Our analyses did not identify any important time periods in which birds that deferred reproduction differed from those who attempted (or those that were successful vs failed in 2012–2013). While we emphasize the limitations in our ability to discern early failure (i.e., ≤ 3 days) from deferred breeding, which may be the result of different mechanisms, we observed breeding deferral in fewer than half of the geese in both populations, which was lower than expected for the Greenland geese given the declining population, though out of the males fitted with backpack devices, only 2 out of 15 returned to wintering areas with offspring. Therefore, we interpret our results to indicate that despite parental preparation, young are not surviving to be recruited into the population by the time geese return to wintering areas. Goslings are vulnerable to a variety of predators (Anthony et al. 1991; Bowman et al. 2004) and harsh weather (Fondell et al. 2008). Additionally, warming climates and early onset of spring can lead to increased mortality of offspring due to a mismatch between gosling growth and peak food quality, regardless of parent abilities to refuel after arriving in the Arctic (Lameris et al. 2018).
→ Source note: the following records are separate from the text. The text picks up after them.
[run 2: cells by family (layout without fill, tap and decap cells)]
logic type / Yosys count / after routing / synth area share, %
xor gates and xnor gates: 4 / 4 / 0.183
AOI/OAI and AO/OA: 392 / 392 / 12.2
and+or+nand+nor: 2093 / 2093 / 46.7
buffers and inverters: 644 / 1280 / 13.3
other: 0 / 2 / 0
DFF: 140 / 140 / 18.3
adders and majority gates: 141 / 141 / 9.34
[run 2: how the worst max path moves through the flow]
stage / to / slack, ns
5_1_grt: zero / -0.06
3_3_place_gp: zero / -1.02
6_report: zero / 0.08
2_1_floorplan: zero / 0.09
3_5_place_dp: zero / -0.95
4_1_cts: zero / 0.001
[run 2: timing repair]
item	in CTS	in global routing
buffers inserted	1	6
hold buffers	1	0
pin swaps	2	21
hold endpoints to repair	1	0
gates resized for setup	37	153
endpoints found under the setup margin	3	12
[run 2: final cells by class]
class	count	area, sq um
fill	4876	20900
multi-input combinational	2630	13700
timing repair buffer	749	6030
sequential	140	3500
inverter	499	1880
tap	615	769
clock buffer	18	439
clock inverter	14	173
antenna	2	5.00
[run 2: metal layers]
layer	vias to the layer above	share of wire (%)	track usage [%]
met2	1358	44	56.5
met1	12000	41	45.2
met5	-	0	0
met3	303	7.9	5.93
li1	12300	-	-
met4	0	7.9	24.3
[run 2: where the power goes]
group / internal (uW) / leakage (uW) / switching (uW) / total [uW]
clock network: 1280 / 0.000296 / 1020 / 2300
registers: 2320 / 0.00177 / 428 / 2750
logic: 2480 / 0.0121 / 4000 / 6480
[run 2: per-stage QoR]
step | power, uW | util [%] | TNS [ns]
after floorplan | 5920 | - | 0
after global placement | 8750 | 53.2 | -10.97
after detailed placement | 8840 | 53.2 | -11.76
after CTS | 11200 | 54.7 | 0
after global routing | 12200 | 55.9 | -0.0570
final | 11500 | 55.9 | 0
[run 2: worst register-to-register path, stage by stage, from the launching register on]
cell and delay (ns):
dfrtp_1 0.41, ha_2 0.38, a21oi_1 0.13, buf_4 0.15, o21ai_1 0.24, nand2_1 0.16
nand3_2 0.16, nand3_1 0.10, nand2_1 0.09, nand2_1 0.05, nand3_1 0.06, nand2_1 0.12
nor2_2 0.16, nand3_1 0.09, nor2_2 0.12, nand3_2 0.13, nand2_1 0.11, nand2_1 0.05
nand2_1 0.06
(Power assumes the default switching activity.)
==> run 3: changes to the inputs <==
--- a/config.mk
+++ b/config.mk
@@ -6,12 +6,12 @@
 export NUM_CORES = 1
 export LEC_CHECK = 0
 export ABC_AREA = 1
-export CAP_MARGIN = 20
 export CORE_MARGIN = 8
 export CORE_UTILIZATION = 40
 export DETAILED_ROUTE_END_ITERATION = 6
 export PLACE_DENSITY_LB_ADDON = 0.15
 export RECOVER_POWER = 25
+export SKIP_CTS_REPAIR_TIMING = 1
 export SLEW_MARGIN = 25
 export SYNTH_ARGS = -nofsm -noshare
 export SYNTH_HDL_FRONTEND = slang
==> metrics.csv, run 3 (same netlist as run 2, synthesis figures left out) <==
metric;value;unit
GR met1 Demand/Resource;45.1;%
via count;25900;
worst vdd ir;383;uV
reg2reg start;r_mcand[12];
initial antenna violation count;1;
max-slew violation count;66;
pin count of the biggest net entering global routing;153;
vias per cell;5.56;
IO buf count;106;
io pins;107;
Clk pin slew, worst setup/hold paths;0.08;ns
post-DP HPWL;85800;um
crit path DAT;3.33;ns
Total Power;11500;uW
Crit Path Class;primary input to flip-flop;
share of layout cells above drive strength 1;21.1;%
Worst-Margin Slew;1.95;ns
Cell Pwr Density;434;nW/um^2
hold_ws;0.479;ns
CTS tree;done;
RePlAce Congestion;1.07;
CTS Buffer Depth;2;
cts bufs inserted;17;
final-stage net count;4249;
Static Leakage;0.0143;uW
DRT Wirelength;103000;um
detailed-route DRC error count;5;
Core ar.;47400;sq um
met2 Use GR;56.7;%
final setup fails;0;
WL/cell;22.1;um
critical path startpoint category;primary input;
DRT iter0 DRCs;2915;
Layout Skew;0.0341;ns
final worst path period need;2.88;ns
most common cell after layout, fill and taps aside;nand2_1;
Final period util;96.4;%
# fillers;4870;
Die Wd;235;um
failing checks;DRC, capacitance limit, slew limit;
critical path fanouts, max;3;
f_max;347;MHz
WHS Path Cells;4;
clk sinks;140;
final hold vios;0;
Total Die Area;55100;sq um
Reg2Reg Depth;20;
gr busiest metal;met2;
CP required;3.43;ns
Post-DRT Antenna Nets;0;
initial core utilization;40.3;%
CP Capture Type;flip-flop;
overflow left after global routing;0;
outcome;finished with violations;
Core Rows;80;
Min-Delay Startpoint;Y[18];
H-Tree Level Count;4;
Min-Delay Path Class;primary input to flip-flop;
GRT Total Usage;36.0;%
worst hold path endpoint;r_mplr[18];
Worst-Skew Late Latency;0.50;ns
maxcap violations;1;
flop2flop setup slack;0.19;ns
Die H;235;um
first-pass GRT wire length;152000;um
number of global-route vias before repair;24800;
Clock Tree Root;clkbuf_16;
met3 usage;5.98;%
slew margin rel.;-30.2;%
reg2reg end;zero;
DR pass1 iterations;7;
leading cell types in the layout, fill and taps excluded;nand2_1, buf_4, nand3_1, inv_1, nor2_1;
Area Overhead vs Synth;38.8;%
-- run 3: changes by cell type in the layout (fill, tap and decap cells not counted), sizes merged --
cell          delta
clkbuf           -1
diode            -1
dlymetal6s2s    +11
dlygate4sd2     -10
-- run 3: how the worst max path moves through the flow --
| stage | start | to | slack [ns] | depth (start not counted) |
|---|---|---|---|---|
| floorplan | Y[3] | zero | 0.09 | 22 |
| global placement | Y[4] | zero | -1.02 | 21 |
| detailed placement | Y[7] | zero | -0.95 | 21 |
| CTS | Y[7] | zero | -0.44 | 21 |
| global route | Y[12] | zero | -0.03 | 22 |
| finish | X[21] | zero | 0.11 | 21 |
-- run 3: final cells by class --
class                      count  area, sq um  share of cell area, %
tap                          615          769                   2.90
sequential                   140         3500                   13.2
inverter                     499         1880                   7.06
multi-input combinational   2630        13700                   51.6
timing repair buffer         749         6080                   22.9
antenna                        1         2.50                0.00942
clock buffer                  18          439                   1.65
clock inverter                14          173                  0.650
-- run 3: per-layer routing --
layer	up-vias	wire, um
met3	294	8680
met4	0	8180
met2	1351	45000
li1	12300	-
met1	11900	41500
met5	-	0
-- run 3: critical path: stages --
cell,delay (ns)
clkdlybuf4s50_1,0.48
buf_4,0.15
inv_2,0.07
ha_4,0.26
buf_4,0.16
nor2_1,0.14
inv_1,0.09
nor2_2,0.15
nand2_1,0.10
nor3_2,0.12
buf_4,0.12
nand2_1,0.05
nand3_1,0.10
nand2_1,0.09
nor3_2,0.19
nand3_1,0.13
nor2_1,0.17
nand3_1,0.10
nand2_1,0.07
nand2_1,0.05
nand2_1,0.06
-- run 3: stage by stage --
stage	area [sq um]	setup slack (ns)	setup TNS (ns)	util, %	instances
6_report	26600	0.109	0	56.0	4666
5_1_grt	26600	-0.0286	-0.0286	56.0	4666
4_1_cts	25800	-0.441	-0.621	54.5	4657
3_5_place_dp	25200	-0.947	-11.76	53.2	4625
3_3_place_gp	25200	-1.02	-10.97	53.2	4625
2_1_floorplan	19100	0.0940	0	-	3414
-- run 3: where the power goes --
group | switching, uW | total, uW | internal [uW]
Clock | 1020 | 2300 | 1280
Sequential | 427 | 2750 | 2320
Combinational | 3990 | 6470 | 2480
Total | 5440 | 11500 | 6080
Given the mismatch between the number of geese attempting reproduction and geese returning to wintering areas with offspring, we suggest investigation into rates of nest failure and brood loss in Greenland white-fronted geese to explain differences in productivity between these two populations.

Our study provides an initial example of blending temporally frequent ACC data with GPS data for birds of contrasting migration routes to uniquely quantify how individuals respond to their environment and the implications of individual behavioral patterns on reproduction. Inferences from tracking studies are commonly limited because of the relatively low number of individuals tagged. Yet, advances in miniaturized tracking technologies such as accelerometers allows for a substantial amount of information to be collected from each individual. The method demonstrated in this paper may increase our capacity to link animal behavior and individual reproductive output, as new methods are being derived for identifying reproductive events remotely (e.g., Schreven et al. 2021; Ozsanlav-Harris et al. 2022), with environmental conditions (Valletta et al. 2017) and consequences of climate change (e.g., Lameris et al. 2018). Further, these methods could be used in the context of varying landscapes to better understand linkages among behavior, environmental conditions, and reproductive success, allowing practitioners to pinpoint critical periods of the annual cycle to ascribe priority areas for improved conservation efforts.